Edge Builder
Glossary
The validation report uses a handful of quant terms. Here they are in plain language — no statistics degree required.
- In-sample / Out-of-sample
- In-sample is the data the strategy was built and tuned on — the “study set”. Out-of-sample is fresh data it never saw — the “exam”. A strategy that only works in-sample has likely memorised the past rather than learned a real edge.
- Overfitting
- When a strategy fits the random noise in historical data instead of a genuine, repeatable pattern. It looks fantastic in a backtest and falls apart live. Killing overfitting is the whole point of validation.
- Walk-forward analysis
- Splitting history into rolling windows and repeatedly tuning on one slice then testing on the next, unseen slice. It checks whether an edge persists through time rather than in one lucky period.
- Sharpe Ratio
- Return measured against the risk taken to get it — higher means smoother, more efficient gains. The “Deflated” version corrects for the fact that trying many variations makes the best one look better than it really is.
- Max drawdown
- The largest peak-to-trough fall in the equity curve — the worst losing stretch you would have had to sit through. It tells you how painful the strategy gets before it recovers.
- Profit factor
- Gross profit divided by gross loss. Above 1 means the strategy made more than it lost; the higher the number, the more cushion it has.
- Monte Carlo permutation
- Reshuffling the order of the trades many times to see whether the result holds up or depended on one lucky sequence. It produces a range of likely outcomes instead of a single number.
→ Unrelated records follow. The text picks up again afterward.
What follows belongs to an exercise in optimizing a design on an open flow for small area; a production flow would make more cautious choices. In this exercise RTL edits were held to simulation tests only and were not proved equivalent to the original.

## flow/design.v (module list and top-level ports; edited modules follow where they fit)
// module cordic_fa: 6 lines
// module cordic_ha: 6 lines
// module cordic_cct: 6 lines
// module cordic_cci: 6 lines
// module cordic_pipelined: 1733 lines
module cordic_pipelined(clk, z0, xn, yn);
  // ...
==> flow/flow/run.sh <==
#!/bin/bash
# Standard layout, with the port buffers made from the smallest buffer cell.
cp standard.sh standard_sh.txt
export BUFFER_PORTS_ARGS="-buffer_cell sky130_fd_sc_hd__buf_1"
bash standard.sh > standard.log 2>&1
==> flow/standard.sh <==
#!/bin/bash
# synth_recipe.tcl (not shown) runs the flow's synth.tcl, then flattens the netlist and writes it again
# the make line also repeats each setting of config.mk as NAME=value (left out here)
make -C /OpenROAD-flow-scripts/flow DESIGN_CONFIG=/design/flow/config.mk WORK_HOME=/design/flow/orfs CLKGATE_MAP_FILE= SYNTH_SCRIPT=/design/flow/synth_recipe.tcl "${@:-finish}"
==> flow/config.mk <==
export PLATFORM = sky130hd
export DESIGN_NAME = cordic_pipelined
export DESIGN_NICKNAME = cordic_pipelined
export VERILOG_FILES = /design/flow/design.v
export SDC_FILE = /design/flow/constraint.sdc
export NUM_CORES = 4
export LEC_CHECK = 0
export CAP_MARGIN = 20
export CORE_MARGIN = 2
export CORE_UTILIZATION = 40
export CTS_BUF_LIST = sky130_fd_sc_hd__clkbuf_8
export CTS_CLUSTER_DIAMETER = 100
export CTS_CLUSTER_SIZE = 20
export SLEW_MARGIN = 20
export SYNTH_HIERARCHICAL = 1
==> flow/constraint.sdc <==
create_clock -name core_clock -period 5.0 [get_ports {clk}]
set_input_delay 1.0000 -clock core_clock [delete_from_list [all_inputs] [get_ports {clk}]]
set_output_delay 1.0000 -clock core_clock [all_outputs]
set_load 0.01 [all_outputs]
==> impl_metrics.tcl, run 1 <==
set metrics [dict create \
    yosysWarningCount 7 \
    final_common_cell "dfxtp_1" \
    status "timing/DRC/antenna clean" \
    cts_tree "done" \
    die_h_um 199 \
    synth_cells 1351 \
    viasPerCell 5.10 \
    r2r_cells 13 \
    holdBufCountCts 0 \
    synthTopCellsByCount "289 x dfxtp_1, 147 x fa_1, 124 x xnor2_1, 74 x a21oi_1, 73 x ha_1" \
    clk_share_pct 1.90 \
    min_to "d4_p4" \
    n_all_inverters 71 \
    synth_cell_types 80 \
    num_rows 71 \
    finClkSkew_ns 0.0491 \
    wl_per_cell_um 17.8 \
    dp_slack_ns 0.278 \
    path_max_fanout 22 \
    antenna_cells 1 \
    critPathLaunchType "register" \
    reg.largest.list "z1_r1 (11), z3_r2 (9)" \
    place_hpwl_um 26800 \
    top_register "z1_r1" \
    buffers 102 \
    synthArstFlopShare_pct 0 \
    crit_required_ns 5.41 \
    num_vias 9704 \
    ff2ff_setup_slack_ns 0.26 \
    nNetsFinal 1623 \
    syn_avg_cell_area_um2 11.2 \
    relSlewSlack_pct 40.2 \
    ant_nets 0 \
    buf_share_pct 3.65 \
    seq_cells 289 \
    clockBufferDepth 3 \
    fmax_ghz 0.211 \
]
==> inputs of run 2 (changes only) <==
==> flow/run.sh (new file) <==
#!/bin/bash
# synth_recipe.tcl (not shown) runs the flow's synth.tcl, then flattens the netlist and writes it again
# the make line also repeats each setting of config.mk as NAME=value (left out here)
make -C /OpenROAD-flow-scripts/flow DESIGN_CONFIG=/design/flow/config.mk WORK_HOME=/design/flow/orfs CLKGATE_MAP_FILE= SYNTH_SCRIPT=/design/flow/synth_recipe.tcl finish
removed: flow/flow/run.sh
removed: flow/standard.sh
==> run 2 against run 1 <==
- still clean
- die area stayed put
- sequential share of layout area is 0.53 points lower
- synthesized cell count stayed put
- setup slack worse by 0.055 ns
- via count is 1.2% lower
- critical endpoint is now xn[17]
- Probability of Backtest Overfit (PBO)
- An estimate of how likely it is that the “best” backtest is just chance. Lower is better — a high PBO is a red flag that the result won’t survive live.
- Expectancy
- The average profit (or loss) you can expect per trade over the long run. Positive expectancy is the foundation of any viable strategy.
- Risk of ruin
- The probability of losing enough capital to be knocked out of the game. Even a profitable strategy can have an uncomfortable risk of ruin if position sizing is too aggressive.